A incapacidade relativa de uma das partes não pode ser invocada pela outra em benefício próprio nem aproveita aos cointeressados capazes, salvo se, neste caso, for indivisível o objeto do direito ou da obrigação comum. Por ser ela uma exceção pessoal, somente poderá ser formulada pelo próprio incapaz ou pelo seu representante. Como a anulabilidade do ato negocial praticado por relativamente incapaz é um beneficio legal para a defesa de seu patrimônio contra abusos de outrem, apenas o próprio incapaz ou seu representante legal deverá invocá-lo.

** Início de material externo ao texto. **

===== src/include/epmux_map.vh =====
// Constants for the Ethernet port pin-mode mapping block
`ifndef EPMUX_MAP_VH
`define EPMUX_MAP_VH
`define EPMUX_MODE_MSB 4
`define EPMUX_MODE_LSB 3
`define EPMUX_FE_RMII 2'h3
`define EPMUX_FE_MII 2'h1
`define EPMUX_FE_GPSI 2'h0
`define EPMUX_UP_GMII 2'h3
`define EPMUX_UP_MII 2'h0
`define EPMUX_FM_IDLE 3'h0
`define EPMUX_FM_RMII 3'h1
`define EPMUX_FM_MII 3'h2
`define EPMUX_FM_GPSI 3'h3
`define EPMUX_FM_GMII 3'h4
`define EPMUX_DET_CYCLES 16'h0010
`endif


===== src/hdl/epmux_fe_port.v =====
// One access port: mode decode, pin mapping and clock direction
`timescale 1ns/100ps
`include "epmux_map.vh"
module epmux_fe_port (
	input wire i_mclk,
	input wire i_arst_n,
	input wire [7:0] i_access_port_iface_mode_field,
	input wire i_idle,
	input wire [3:0] i_rxd,
	input wire i_access_carrier_valid_in,
	input wire i_col,
	input wire i_access_tx_clock_pin,
	input wire i_access_rx_clock_pin,
	input wire i_clk_drive,
	input wire i_txen,
	input wire [3:0] i_txd,
	output reg [2:0] o_mode,
	output reg [3:0] o_rxd,
	output reg o_rx_valid,
	output reg o_col,
	output reg o_tx_clk_edge,
	output reg o_txen,
	output reg [3:0] o_txd,
	output reg o_clk_oe
);
	reg [1:0] txc_s_reg;
	reg [1:0] rxc_s_reg;
	reg txc_d_reg;
	reg [2:0] mode_next;
	wire [1:0] fld;
	assign fld = i_access_port_iface_mode_field[`EPMUX_MODE_MSB:`EPMUX_MODE_LSB];
	always @* begin
		case (fld)
			`EPMUX_FE_RMII: mode_next = `EPMUX_FM_RMII;
			`EPMUX_FE_MII: mode_next = `EPMUX_FM_MII;
			`EPMUX_FE_GPSI: mode_next = `EPMUX_FM_GPSI;
			default: mode_next = `EPMUX_FM_IDLE;
		endcase
		if (i_idle)
			mode_next = `EPMUX_FM_IDLE;
	end
	always @(posedge i_mclk or negedge i_arst_n) begin
		if (!i_arst_n) begin
			txc_s_reg <= 2'h0;
			rxc_s_reg <= 2'h0;
			txc_d_reg <= 1'b0;
			o_mode <= `EPMUX_FM_IDLE;
			o_rxd <= 4'h0;
			o_rx_valid <= 1'b0;
			o_col <= 1'b0;
			o_tx_clk_edge <= 1'b0;
			o_txen <= 1'b0;
			o_txd <= 4'h0;
			o_clk_oe <= 1'b0;
		end else begin
			// Clocks pass two flops; only the transmit clock then gets edge detection
			txc_s_reg <= {txc_s_reg[0], i_access_tx_clock_pin};
			rxc_s_reg <= {rxc_s_reg[0], i_access_rx_clock_pin};
			txc_d_reg <= txc_s_reg[1];
			o_mode <= mode_next;
			o_tx_clk_edge <= 1'b0;
			o_clk_oe <= 1'b0;
			o_rxd <= 4'h0;
			o_rx_valid <= 1'b0;
			o_col <= 1'b0;
			o_txen <= 1'b0;
			o_txd <= 4'h0; // Transmit pins stay driven, low when idle
			case (o_mode)
				`EPMUX_FM_RMII: begin
					o_rxd <= {2'h0, i_rxd[1:0]};
					o_rx_valid <= i_access_carrier_valid_in;
					o_txen <= i_txen;
					o_txd <= {2'h0, i_txd[1:0]};
				end
				`EPMUX_FM_MII: begin
					o_rxd <= i_rxd;
					o_rx_valid <= i_access_carrier_valid_in;
					o_col <= i_col;
					o_txen <= i_txen;
					o_txd <= i_txd;
					o_clk_oe <= i_clk_drive;
					o_tx_clk_edge <= txc_s_reg[1] & ~txc_d_reg;
				end
				`EPMUX_FM_GPSI: begin
					o_rxd <= {3'h0, i_rxd[0]};
					o_rx_valid <= i_access_carrier_valid_in;
					o_col <= i_col;
					o_txen <= i_txen;
					o_txd <= {3'h0, i_txd[0]};
					o_clk_oe <= i_clk_drive;
					o_tx_clk_edge <= txc_s_reg[1] & ~txc_d_reg;
				end
				default: begin
				end
			endcase
		end
	end
endmodule


===== src/hdl/epmux_top.v =====
// Pin-mode mapping for two access ports and the gigabit uplink
`timescale 1ns/100ps
`include "epmux_map.vh"
module epmux_top (
	input wire i_mclk,
	input wire i_arst_n,
	input wire i_module_detect_strap,
	input wire [2:0] i_module_present,
	input wire [7:0] i_access_port_iface_mode_field_0,
	input wire [7:0] i_access_port_iface_mode_field_1,
	input wire [7:0] i_uplink_iface_mode_field,
	input wire [7:0] i_fe_rxd,
	input wire [1:0] i_fe_crs_dv,
	input wire [1:0] i_fe_col,
	input wire [1:0] i_fe_txclk,
	input wire [1:0] i_fe_rxclk,
	input wire [1:0] i_fe_clk_drive,
	input wire [1:0] i_fe_txen,
	input wire [7:0] i_fe_txd,
	input wire [7:0] i_up_rxd,
	input wire i_up_rxdv,
	input wire i_up_rxer,
	input wire i_up_crs,
	input wire i_up_col,
	input wire i_gigabit_reference_clock_in,
	input wire i_uplink_mii_tx_clock_in,
	input wire i_up_txen,
	input wire [7:0] i_up_txd,
	output reg [5:0] o_fe_mode,
	output reg [7:0] o_fe_rxd,
	output reg [1:0] o_fe_rx_valid,
	output reg [1:0] o_fe_col,
	output reg [1:0] o_fe_tx_clk_edge,
	output reg [1:0] o_fe_clk_oe,
	output reg [1:0] o_fe_txen,
	output reg [7:0] o_fe_txd,
	output reg [2:0] o_up_mode,
	output reg [7:0] o_up_rxd,
	output reg o_up_rxdv,
	output reg o_up_rxer,
	output reg o_up_crs,
	output reg o_up_col,
	output reg o_up_tx_clk_edge,
	output reg o_uplink_gigabit_tx_clock_out,
	output reg o_up_txen,
	output reg [7:0] o_up_txd,
	output reg [2:0] o_present
);
	reg [2:0] pres_s1_reg;
	reg [2:0] pres_s2_reg;
	reg [1:0] strap_s_reg;
	reg [1:0] gref_s_reg;
	reg [1:0] mtx_s_reg;
	reg gref_d_reg;
	reg mtx_d_reg;
	reg [2:0] up_mode_next;
	wire [2:0] pres_w;
	wire [2:0] idle;
	wire [5:0] fe_mode_w;
	wire [7:0] fe_rxd_w;
	wire [1:0] fe_rxv_w;
	wire [1:0] fe_col_w;
	wire [1:0] fe_edge_w;
	wire [1:0] fe_oe_w;
	wire [1:0] fe_txen_w;
	wire [7:0] fe_txd_w;
	wire [1:0] up_fld;
	wire [7:0] fe_fld [0:1];
	assign fe_fld[0] = i_access_port_iface_mode_field_0;
	assign fe_fld[1] = i_access_port_iface_mode_field_1;
	assign up_fld = i_uplink_iface_mode_field[`EPMUX_MODE_MSB:`EPMUX_MODE_LSB];

	genvar g;
	generate
		for (g = 0; g < 3; g = g + 1) begin : g_det
			reg [15:0] cnt_reg;
			reg hit_reg;
			// Presence must hold steady before it counts, to ride out hot insertion
			always @(posedge i_mclk or negedge i_arst_n) begin
				if (!i_arst_n) begin
					cnt_reg <= 16'h0000;
					hit_reg <= 1'b0;
				end else if (!pres_s2_reg[g]) begin
					cnt_reg <= 16'h0000;
					hit_reg <= 1'b0;
				end else if (cnt_reg == `EPMUX_DET_CYCLES) begin
					hit_reg <= 1'b1;
				end else begin
					cnt_reg <= cnt_reg + 16'h0001;
				end
			end
			assign pres_w[g] = hit_reg;
			assign idle[g] = strap_s_reg[1] & ~hit_reg;
		end
		for (g = 0; g < 2; g = g + 1) begin : g_fe
			epmux_fe_port u_port (
				.i_mclk(i_mclk),
				.i_arst_n(i_arst_n),
				.i_access_port_iface_mode_field(fe_fld[g]),
				.i_idle(idle[g]),
				.i_rxd(i_fe_rxd[g*4+3:g*4]),
				.i_access_carrier_valid_in(i_fe_crs_dv[g]),
				.i_col(i_fe_col[g]),
				.i_access_tx_clock_pin(i_fe_txclk[g]),
				.i_access_rx_clock_pin(i_fe_rxclk[g]),
				.i_clk_drive(i_fe_clk_drive[g]),
				.i_txen(i_fe_txen[g]),
				.i_txd(i_fe_txd[g*4+3:g*4]),
				.o_mode(fe_mode_w[g*3+2:g*3]),
				.o_rxd(fe_rxd_w[g*4+3:g*4]),
				.o_rx_valid(fe_rxv_w[g]),
				.o_col(fe_col_w[g]),
				.o_tx_clk_edge(fe_edge_w[g]),
				.o_txen(fe_txen_w[g]),
				.o_txd(fe_txd_w[g*4+3:g*4]),
				.o_clk_oe(fe_oe_w[g])
			);
		end
	endgenerate

	always @* begin
		case (up_fld)
			`EPMUX_UP_GMII: up_mode_next = `EPMUX_FM_GMII;
			`EPMUX_UP_MII: up_mode_next = `EPMUX_FM_MII;
			default: up_mode_next = `EPMUX_FM_IDLE;
		endcase
		if (idle[2])
			up_mode_next = `EPMUX_FM_IDLE;
	end

	always @(*) begin
		o_fe_mode = fe_mode_w;
		o_fe_rxd = fe_rxd_w;
		o_fe_rx_valid = fe_rxv_w;
		o_fe_col = fe_col_w;
		o_fe_tx_clk_edge = fe_edge_w;
		o_fe_clk_oe = fe_oe_w;
		o_fe_txen = fe_txen_w;
		o_fe_txd = fe_txd_w;
		o_present = pres_w;
	end

	always @(posedge i_mclk or negedge i_arst_n) begin
		if (!i_arst_n) begin
			pres_s1_reg <= 3'h0;
			pres_s2_reg <= 3'h0;
			strap_s_reg <= 2'h0;
			gref_s_reg <= 2'h0;
			mtx_s_reg <= 2'h0;
			gref_d_reg <= 1'b0;
			mtx_d_reg <= 1'b0;
			o_up_mode <= `EPMUX_FM_IDLE;
			o_up_rxd <= 8'h00;
			o_up_rxdv <= 1'b0;
			o_up_rxer <= 1'b0;
			o_up_crs <= 1'b0;
			o_up_col <= 1'b0;
			o_up_tx_clk_edge <= 1'b0;
			o_uplink_gigabit_tx_clock_out <= 1'b0;
			o_up_txen <= 1'b0;
			o_up_txd <= 8'h00;
		end else begin
			pres_s1_reg <= i_module_present;
			pres_s2_reg <= pres_s1_reg;
			strap_s_reg <= {strap_s_reg[0], i_module_detect_strap};
			gref_s_reg <= {gref_s_reg[0], i_gigabit_reference_clock_in};
			mtx_s_reg <= {mtx_s_reg[0], i_uplink_mii_tx_clock_in};
			gref_d_reg <= gref_s_reg[1];
			mtx_d_reg <= mtx_s_reg[1];
			o_up_mode <= up_mode_next;
			o_up_rxd <= 8'h00;
			o_up_rxdv <= 1'b0;
			o_up_rxer <= 1'b0;
			o_up_crs <= 1'b0;
			o_up_col <= 1'b0;
			o_up_tx_clk_edge <= 1'b0;
			o_uplink_gigabit_tx_clock_out <= 1'b0;
			o_up_txen <= 1'b0;
			o_up_txd <= 8'h00;
			case (o_up_mode)
				`EPMUX_FM_GMII: begin
					o_up_rxd <= i_up_rxd;
					o_up_rxdv <= i_up_rxdv;
					o_up_rxer <= i_up_rxer;
					o_up_crs <= i_up_crs;
					o_up_col <= i_up_col;
					o_up_txen <= i_up_txen;
					o_up_txd <= i_up_txd;
					// Sampled copy of the reference; true gigabit rate needs a PLL
					o_uplink_gigabit_tx_clock_out <= gref_s_reg[1];
					o_up_tx_clk_edge <= gref_s_reg[1] & ~gref_d_reg;
				end
				`EPMUX_FM_MII: begin
					o_up_rxd <= {4'h0, i_up_rxd[3:0]};
					o_up_rxdv <= i_up_rxdv;
					o_up_crs <= i_up_crs;
					o_up_col <= i_up_col;
					o_up_txen <= i_up_txen;
					o_up_txd <= {4'h0, i_up_txd[3:0]};
					o_up_tx_clk_edge <= mtx_s_reg[1] & ~mtx_d_reg;
				end
				default: begin
				end
			endcase
		end
	end
endmodule


===== config.mk =====
export PLATFORM = sky130hd
export DESIGN_NAME = epmux_top
export DESIGN_NICKNAME = d
export VERILOG_FILES = /design/src/hdl/epmux_fe_port.v /design/src/hdl/epmux_top.v
export VERILOG_INCLUDE_DIRS = /design/src /design/src/include
export SDC_FILE = /design/constraint.sdc
export NUM_CORES = 1
export LEC_CHECK = 0
export BUFFER_PORTS_ARGS = -buffer_cell sky130_fd_sc_hd__buf_2
export CAP_MARGIN = 20
export CORE_MARGIN = 2
export CORE_UTILIZATION = 35
export DETAILED_ROUTE_END_ITERATION = 8
export PLACE_DENSITY = 0.68
export SLEW_MARGIN = 25
export SYNTH_ARGS = -nofsm -noshare
export SYNTH_HDL_FRONTEND = slang
export SYNTH_SLANG_ARGS = --single-unit

===== constraint.sdc =====
create_clock -name i_mclk -period 4.66 [get_ports i_mclk]
set_clock_uncertainty 0.15 [all_clocks]
set_input_delay 0.466 -clock i_mclk [delete_from_list [all_inputs] [get_ports i_mclk]]
set_output_delay 0.466 -clock i_mclk [all_outputs]
set_load 0.01 [all_outputs]

==> metrics.md <==
| Metric | Value |
|---|---|
| Drc violations | `0` |
| Clock buffer depth | `2` |
| Layout cell share with drive strength beyond 1 | `between 20% and 30%` |
| Area of the core | `roughly 0.015 sq mm` |
| Final period util | `between 40% and 50%` |
| Worst Setup Path Type | `flop to flop` |
| Boundary Pins | `around 140` |
| Yosys Warn Count | `0` |
| Largest family of logic cells by synthesized area | `simple AND/OR/NAND/NOR gates` |
| Worst min path class | `primary input to asynchronous set/reset pin` |
| GR Overflow Total | `0` |
| CP Data Required Time | `between 4 and 5 ns` |
| Hold Fails Final Rpt | `5` |
| Unique cell type count in the Yosys netlist | `36` |
| CTS root buf | `clkbuf_16` |
| Slew HR | `43.4%` |
| Post-Syn Instances | `between 400 and 500` |
| First-pass GRT wire length | `roughly 17 mm` |
| Rows | `44` |
| Setup TNS | `0 ns` |
| Die extent in y | `127 um` |
| Async set-reset flop share out of synthesis | `100%` |
| Post_cts resized | `0` |
| Post-synthesis sequential area ratio | `between 60% and 70%` |
| Xor and xnor fraction of the mapped netlist area | `6.33%` |
| Number of flip-flops in the largest register | `between 40 and 50` |
| CTS Buf Count | `17` |
| Antenna-violating nets left | `0` |
| Initial drt markers | `about 160` |
| Worst hold slack | `-0.0141 ns` |
| Endpoint type of the worst setup path | `flop` |
| H-tree lvl count | `4` |
| Highest clock rate | `512 MHz` |
| Status | `complete, but fails checks` |
| Chip width | `approximately 130 um` |
| Crit path launch type | `flop` |
| Fin util | `a little under half` |
| Initial antenna violation count | `0` |
| WL final | `10.1 mm` |
| Crit path launch | `g_det[1].cnt_reg[2]` |
| Maximum vdd drop | `between 200 and 300 uV` |
| Area grow syn2layout | `26.7%` |
| Top post-synthesis cells by area | `dfrtp_1 (60%), and2_1 (8.2%), xnor2_1 (3.8%)` |
| Synth top cells by count | `dfrtp_1 (126), and2_1 (69), xnor2_1 (23), nor2b_1 (21), inv_1 (20)` |
| Synth Area in Simple Gates | `23.2%` |
| Die ar. | `0.0160 sq mm` |
| CTS clk-pin slew, worst paths | `~0.060 ns` |
| Synth Area in Adders | `under 10%` |
| Failing checks | `negative hold slack` |
| FF-to-FF path depth | `4` |
| Synth Area in Compound Gates | `approximately 1.7%` |
| CTS tree | `yes` |
| Final net count | `~660` |
| Leak | `about 3.4 nW` |
| Clock Latency Late Sink | `roughly 0.42 ns` |
| Mapped Area | `about 0.0053 sq mm` |
| DPL Wire Length | `just over 7 mm` |
| Drt via density | `between 4 and 5` |
| Final Critical Period | `approximately 2.0 ns` |
| Dominant synthesized flop cell | `dfrtp_1` |
| GPL Wtd Cong | `0.789` |
| Largest net degree at the start of global routing | `slightly below 70` |
| RSZ-0062 raised after global routing | `false` |
| Routed WL per cell | `13.2 um` |
| Number of global-route vias before repair | `around 3.6k` |
| Crit-path max FO | `7` |
| ANT cells | `0` |
| Drt first pass iters | `4` |
| Routed via count | `between 3k and 4k` |
| Tot GR Track Use | `between 10% and 20%` |
| Total clock sinks | `about 130` |
| Least-Margin Pin Slew | `0.849 ns` |
| Mapped Avg Cell Area | `approximately 12 sq um` |
| Max Cap Violations | `0` |
| PortBufs | `between 100 and 150` |
| Pwr Density | `403 mW/mm^2` |
| Endpoints failing setup | `0` |
| Pins Over Slew Limit | `0` |
| Starting Density | `between 30% and 40%` |
| Synth top area share | `60.0%` |
| Post-synth EDFFs | `0` |
| Most frequently used cell type in the post-synthesis netlist | `dfrtp_1` |
| Area leader, netlist | `dfrtp_1` |
| Multiplexer share of the synthesized area | `between 1 and 1.5%` |
| Crit path DAT | `roughly 2.1 ns` |
| RR Startpoint | `g_det[1].cnt_reg[2]` |
| Seq cells post-synth | `approximately 130` |
## report_power, final
part | internal [mW] | leakage (nW) | total, mW | switching (mW)
clock | 0.910 | 0.304 | 1.39 | 0.481
sequential | 1.13 | 1.68 | 1.15 | 0.0252
combinational | 0.0642 | 1.38 | 0.138 | 0.0738
## per-stage QoR
| stage | hold slack (ns) | setup slack (ns) | instances | power (mW) | instance area, sq um |
|---|---|---|---|---|---|
| after floorplan | 0.0204 | 2.87 | 445 | 1.23 | 5260 |
| after global placement | 0.184 | 2.77 | 727 | 1.30 | 5960 |
| after detailed placement | 0.185 | 2.71 | 727 | 1.31 | 5960 |
| after CTS | 0.00173 | 2.70 | 764 | 2.72 | 6640 |
| after global routing | 0.00770 | 2.61 | 766 | 2.79 | 6660 |
| final | -0.0141 | 2.71 | 766 | 2.68 | 6660 |
## cell type report
type	instances	area, sq um
Inverter	21	78.8
Sequential cell	126	3150
Fill cell	1301	7930
Clock buffer	19	443
Clock inverter	13	189
Timing Repair Buffer	127	678
Multi-Input combinational cell	276	1890
Tap cell	184	230
## what timing repair did
item / in CTS / in global routing
endpoints found under the hold margin: 5 / 2
buffers inserted: 0 / 0
hold buffers: 5 / 2
## layer usage
| layer | up-vias | wire (um) | track usage (%) |
|---|---|---|---|
| met5 | - | 0 | 0 |
| met4 | 0 | 181 | 6.53 |
| met3 | 14 | 675 | 4.81 |
| met2 | 113 | 4700 | 21.6 |
| met1 | 1667 | 4560 | 16.7 |
| li1 | 1703 | - | - |
## final timing paths
check | slack, ns | to
setup / recovery | 2.71 | g_det[1].cnt_reg[15]
hold / removal | -0.01 | g_fe[0].u_port.o_txen
setup reg to reg | 2.71 | g_det[1].cnt_reg[15]
hold reg to reg | 0.19 | g_fe[1].u_port.txc_s_reg[1]
max in group asynchronous | 3.39 | pres_s1_reg[2]
min in group i_mclk | 0.02 | g_fe[0].u_port.txc_s_reg[0]
## worst max-delay path: stages (launching register included)
cell      delay (ns)
dfrtp_1         0.45
nand4_2         0.18
or3_4           0.42
or4_1           0.51
a21boi_1        0.17
## layout by cell type, fill, tap and decap left out, types with 14 or more instances in the layout
master       n
nor4_1      14
inv_1       20
buf_2      117
xnor2_1     23
nor2b_1     21
ha_1        14
nand3_1     14
and2_1      69
nand2_1     18
clkbuf_16   17
xor2_1      15
dfrtp_1    126
## logic make-up (layout without fill, tap and decap cells)
kind of cell	Yosys count	after routing
xor gates and xnor gates	38	38
and+or+nand+nor	202	202
AOI/OAI and AO/OA	13	13
adders and majority gates	14	14
other	1	3
DFF	126	126
buffers and inverters	43	180
muxes	6	6
No activity file was read; power rests on OpenSTA's default activity.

Ocorrendo a impossibilidade inicial do objeto não será invalidado o Negócio Jurídico se for relativa, ou se cessar antes de realizada a condição a que ele estiver subordinado, isto é, se a prestação puder ser realizada por outrem, embora não o seja pelo devedor, não haverá invalidade do Negócio Jurídico (aplicação do princípio da conservação do negócio jurídico). Se o Negócio Jurídico contendo objeto impossível, tiver sua eficácia subordinada a um evento futuro e incerto, e aquela impossibilidade cessar antes de realizada aquela condição, válida será a avença.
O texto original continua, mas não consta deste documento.